70. 前記標的抗原が、ＣＤ４、ＣＤ８、ＣＤ１８、ＣＤ１９、ＣＤ１１ａ、ＣＤ１１ｂ、ＣＤ２０、ＣＤ２２、ＣＤ３４、ＣＤ４０、ＣＤ７９α（ＣＤ７９ａ）、ＣＤ７９β（ＣＤ７９ｂ）、ＥＧＦ受容体、ＨＥＲ２受容体、ＨＥＲ３受容体、ＨＥＲ４受容体、ＦｃＲＨ５、ＣＬＬ１、ＬＦＡ−１、Ｍａｃ１、ｐ１５０、９５、ＶＬＡ−４、ＩＣＡＭ−１、ＶＣＡＭ、αｖ／β３インテグリン、ＶＥＧＦ、ｆｌｋ２／ｆｌｔ３受容体；肥満（ＯＢ）受容体；ｍｐｌ受容体；ＣＴＬＡ−４；プロテインＣ、ＢＲ３、ｃ−ｍｅｔ、組織因子、β７、Ｔｅｎｂ２、ＳＴＥＡＰ、または膜貫通腫瘍関連抗原（ＴＡＡ）である、請求項６３〜６９のいずれか一項に記載の方法。
71. 前記試験細胞が、腫瘍細胞、免疫細胞、または血管細胞である、請求項６３〜７０のいずれか１項に記載の方法。
72. 前記試験細胞が、Ｔ細胞を含まない、請求項６３〜７１のいずれか一項に記載の方法。
73. Ｔ細胞対試験細胞の比が、約１：１、約１：２、約１：３、約１：４、約１：５、約１：６、約１：７、約１：８、約１：９、または約１：１０である、請求項６３〜７２のいずれか一項に記載の方法。
74. Ｔ細胞対試験細胞の比が、約１：４である、請求項６３〜７３のいずれか一項に記載の方法。
75. 試験細胞及びＴ細胞の集団が、約１×１０^３〜約１×１０^６の範囲である、請求項６３〜７４のいずれか一項に記載の方法。
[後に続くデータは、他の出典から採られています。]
== JK ==
Design ULA_LCD, start of the top module:
module ULA_LCD(clk, rst, rs, rw, en, dados, SOMA, SUBT, MULT, IGUAL, A, B, sinalA, sinalB);
For scale: ~8700 cells after synthesis, roughly 200 flip-flops, about 35 I/O pins, ~60000 µm² of cells after synthesis.
clock: 94.3 ns
lec_check: 0
cap_margin: 20
cell_pad_in_sites_detail_placement: 0
cell_pad_in_sites_global_placement: 0
core_aspect_ratio: 0.9
core_margin: 2
core_utilization: 72
cts_cluster_diameter: 314
cts_cluster_size: 50
gpl_routability_driven: 0
max_routing_layer: met4
place_density_lb_addon: 0.0
setup_slack_margin: 5.0
slew_margin: 25
tns_end_percent: 65
run.sh (not shown) runs the stock make flow with config.mk's settings and CLKGATE_MAP_FILE=.
Status: JK FAILED at 5_1_grt (tool error)
> inputs changed (JK -> MS)
Settings: a deleted GPL_ROUTABILITY_DRIVEN that had been 0; a deleted CELL_PAD_IN_SITES_DETAIL_PLACEMENT that had been 0; a deleted MAX_ROUTING_LAYER that had been met4; a deleted CORE_ASPECT_RATIO that had been 0.9; a deleted TNS_END_PERCENT that had been 65; a change of SLEW_MARGIN from 25 to 20; a deleted CTS_CLUSTER_SIZE that had been 50; a deleted CELL_PAD_IN_SITES_GLOBAL_PLACEMENT that had been 0; a deleted SETUP_SLACK_MARGIN that had been 5.0; a deleted PLACE_DENSITY_LB_ADDON that had been 0.0; a change of CORE_UTILIZATION from 72 to 50; a deleted CTS_CLUSTER_DIAMETER that had been 314; a change of the clock period (ns, I/O delays scaled along) from 94.3 to 63.4.
--- outcome ---
Although MS finished all stages, its layout failed final checks on setup timing.
From JK to MS the numbers moved as follows: number of enable-type register cells in the synthesized netlist flat, total of flip-flops plus latches after synthesis flat.
Area figure in the yosys stat output: MS vs JK identical
MS vs JK, number of buffers inserted during clock tree synthesis went up by 10.
Setup slack after placement was lower in the run labelled MS.
MS against JK; floorplan core area is up by more than a quarter.
MS against JK: arithmetic-cell share of the synthesized area counting full adders, half adders and majority gates barely changed; quantity of I/O buffers inserted on ports did not really move.
Changes in AL relative to MS:
Settings: putting ABC_AREA at 1 where nothing was set; swapping 20 for 15 in CAP_MARGIN; swapping 50 for 71 in CORE_UTILIZATION; putting MAX_ROUTING_LAYER at met4 where nothing was set.
==> results <==
In MS the implementation completed, yet the final layout does not meet the checks, the culprit being setup timing. In the summary table, AL is marked failed, with error GRT-0116 raised in 5_1_grt. Higher number of clock buffers inserted by TritonCTS was reported by AL, not MS. Compared to MS, AL was floorplanned on a smaller die. [compare] base=MS new=AL: vertical extent of the die -about 11%; number of unique standard cell types used by synthesis -about 50%; placeable core region -21%. The lower portion of netlist area occupied by mux cells came out of AL. Cmp AL vs MS: synthesized cell count higher in AL.
Setup changes, AL to TR
Settings: ABC_AREA removed (was 1); CORE_UTILIZATION changed from 71 to 65; CAP_MARGIN changed from 15 to 20; the clock period (ns, I/O delays scaled along) changed from 63.4 to 90.9.
Findings:
The flow completed for TR, but it is not clean: the layout still shows setup timing.
Max post-synthesis chip area from yosys across TR and AL: AL
Compared with AL, TR shows a lower die height.
Synthesized area per cell: TR and AL compared, higher one is TR
Of TR and AL, TR shows the lower instance count of the mapped netlist, with AL above it.
Compare TR and AL | area fraction in and, or, nand and nor cells lower: TR
Effective utilization at floorplan (lower): TR
Total placed cells including tap cells for TR: 4738 down relative to AL
Diff AL -> TR | cell area after technology mapping | down by more than 10%
Die: TR smaller than AL

========
## run 1
ULA_LCD again, from the RTL that the note above started with.
==> flow/design.v (excerpt) <==
module ULA_LCD(clk, rst, rs, rw, en, dados, SOMA, SUBT, MULT, IGUAL, A, B, sinalA, sinalB);
	input [7:0] A;
	input [7:0] B;
	input sinalA;
	input sinalB;
	input SOMA;
	input SUBT;
	input MULT;
	input IGUAL;
	output en;
	output rw;
	output rs;
	output [7:0] dados;
	input clk;
	input rst;
	reg rs;
	reg rw;
	reg en;
	reg [7:0] dados;
	reg [21:0] c45;
	reg [21:0] c5;
	reg [21:0] c25;
	integer c1;
	reg flag45;
	reg flag5;
	reg flag2meio;
	reg [9:0] est2;
	reg flagbt1;
	reg flagbt2;
	reg flagbt3;
	reg flagbt4;
	reg flag_rst;
	reg [31:0] estado;
	reg subest;
	reg [5:0] charPos;
	reg [1:0] operacao;
	reg menos;
	reg [7:0] Alinha;
	reg [7:0] Blinha;
	reg menosA;
	reg menosB;
	reg menosR;
	parameter T45 = 2250, T5 = 250, T25 = 125;
	parameter clear = 1, opSOMA=1, opSUBT=2, opMULT=3, opIGUAL=4, skipLn=192, WAIT=10, WRITE=11, DEFAULT=6;
	reg [21:0] n45, n5, n25;
	reg nf45, nf5, nf25;
	always @(posedge clk) begin
		n45 = c45; n5 = c5; n25 = c25;
		nf45 = flag45; nf5 = flag5; nf25 = flag2meio;
    	if(flag_rst) begin
        	n45 = 0;
        	n25 = 0;
        	n5 = 0;
        	nf5 = 0;
        	nf45 = 0;
        	nf25 = 0;
    	end
    	if(n45 == T45) begin
            	n45 = 0;
            	nf45 = 1;
    	end
    	else if (n45 < T45) begin
        	n45 = n45+1;
    	end
    	if(n5 == T5) begin
        	n5 = 0;
        	nf5 = 1;
    	end
    	else if (n5 < T5) begin
        	n5 = n5 + 1;
    	end
    	if(n25 == T25) begin
			n25 = 0;
			nf25 = 1;
		end
		else if(n25 < T25) begin
			n25 = n25 + 1;
		end
		if(rst) begin
			c45 <= 0; c5 <= 0; c25 <= 0;
  ...
make LEC_CHECK=0 CAP_MARGIN=5 CELL_PAD_IN_SITES_DETAIL_PLACEMENT=1 CELL_PAD_IN_SITES_GLOBAL_PLACEMENT=2 CORE_ASPECT_RATIO=1.88 CORE_MARGIN=2 CORE_UTILIZATION=28 MAX_ROUTING_LAYER=met5 MIN_ROUTING_LAYER=met1 PLACE_DENSITY_LB_ADDON=0.09 SETUP_SLACK_MARGIN=5.0 SLEW_MARGIN=5 finish   # period 178.0 ns
Run 1 ended with every stage complete and zero timing, DRC or antenna violations.
Modified inputs, run 2 compared to run 1
- removing MIN_ROUTING_LAYER (formerly met1)
- removing CORE_ASPECT_RATIO (formerly 1.88)
- removing CELL_PAD_IN_SITES_GLOBAL_PLACEMENT (formerly 2)
- changing SLEW_MARGIN from 5 to 20
- changing CAP_MARGIN from 5 to 20
- removing PLACE_DENSITY_LB_ADDON (formerly 0.09)
- removing SETUP_SLACK_MARGIN (formerly 5.0)
- removing CELL_PAD_IN_SITES_DETAIL_PLACEMENT (formerly 1)
- changing CORE_UTILIZATION from 28 to 13
- removing MAX_ROUTING_LAYER (formerly met5)
- changing the clock period (ns, I/O delays scaled along) from 178.0 to 126.0
- In summary, run 2 completed successfully, with a layout that passed the timing, DRC and antenna checks.
- Run 1 → run 2: post-detailed-route via-to-cell ratio decreased by 1.4 relative to the old numbers; design area +about 5.6%; half-perimeter wire length after detailed placement fell about 33%.
- Diff run 1 -> run 2: global-route usage lost 17 points.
76. 試験細胞及びＴ細胞の集団が、約１×１０^４〜約５×１０^４である、請求項６３〜７５のいずれか一項に記載の方法。
77. 試験細胞及びＴ細胞の集団が、約０．０１ｎｇ／ｍＬ〜約１００ｎｇ／ｍＬの範囲の濃度でＴＤＢと接触される、請求項６３〜７６のいずれか一項に記載の方法。
78. 前記レポーターが、前記細胞を前記組成物と接触させた１、２、３、４、５、６、７、８、１２、１６、２０、または２４時間後のうちの任意の１つ以上に検出される、請求項６３〜７７のいずれか一項に記載の方法。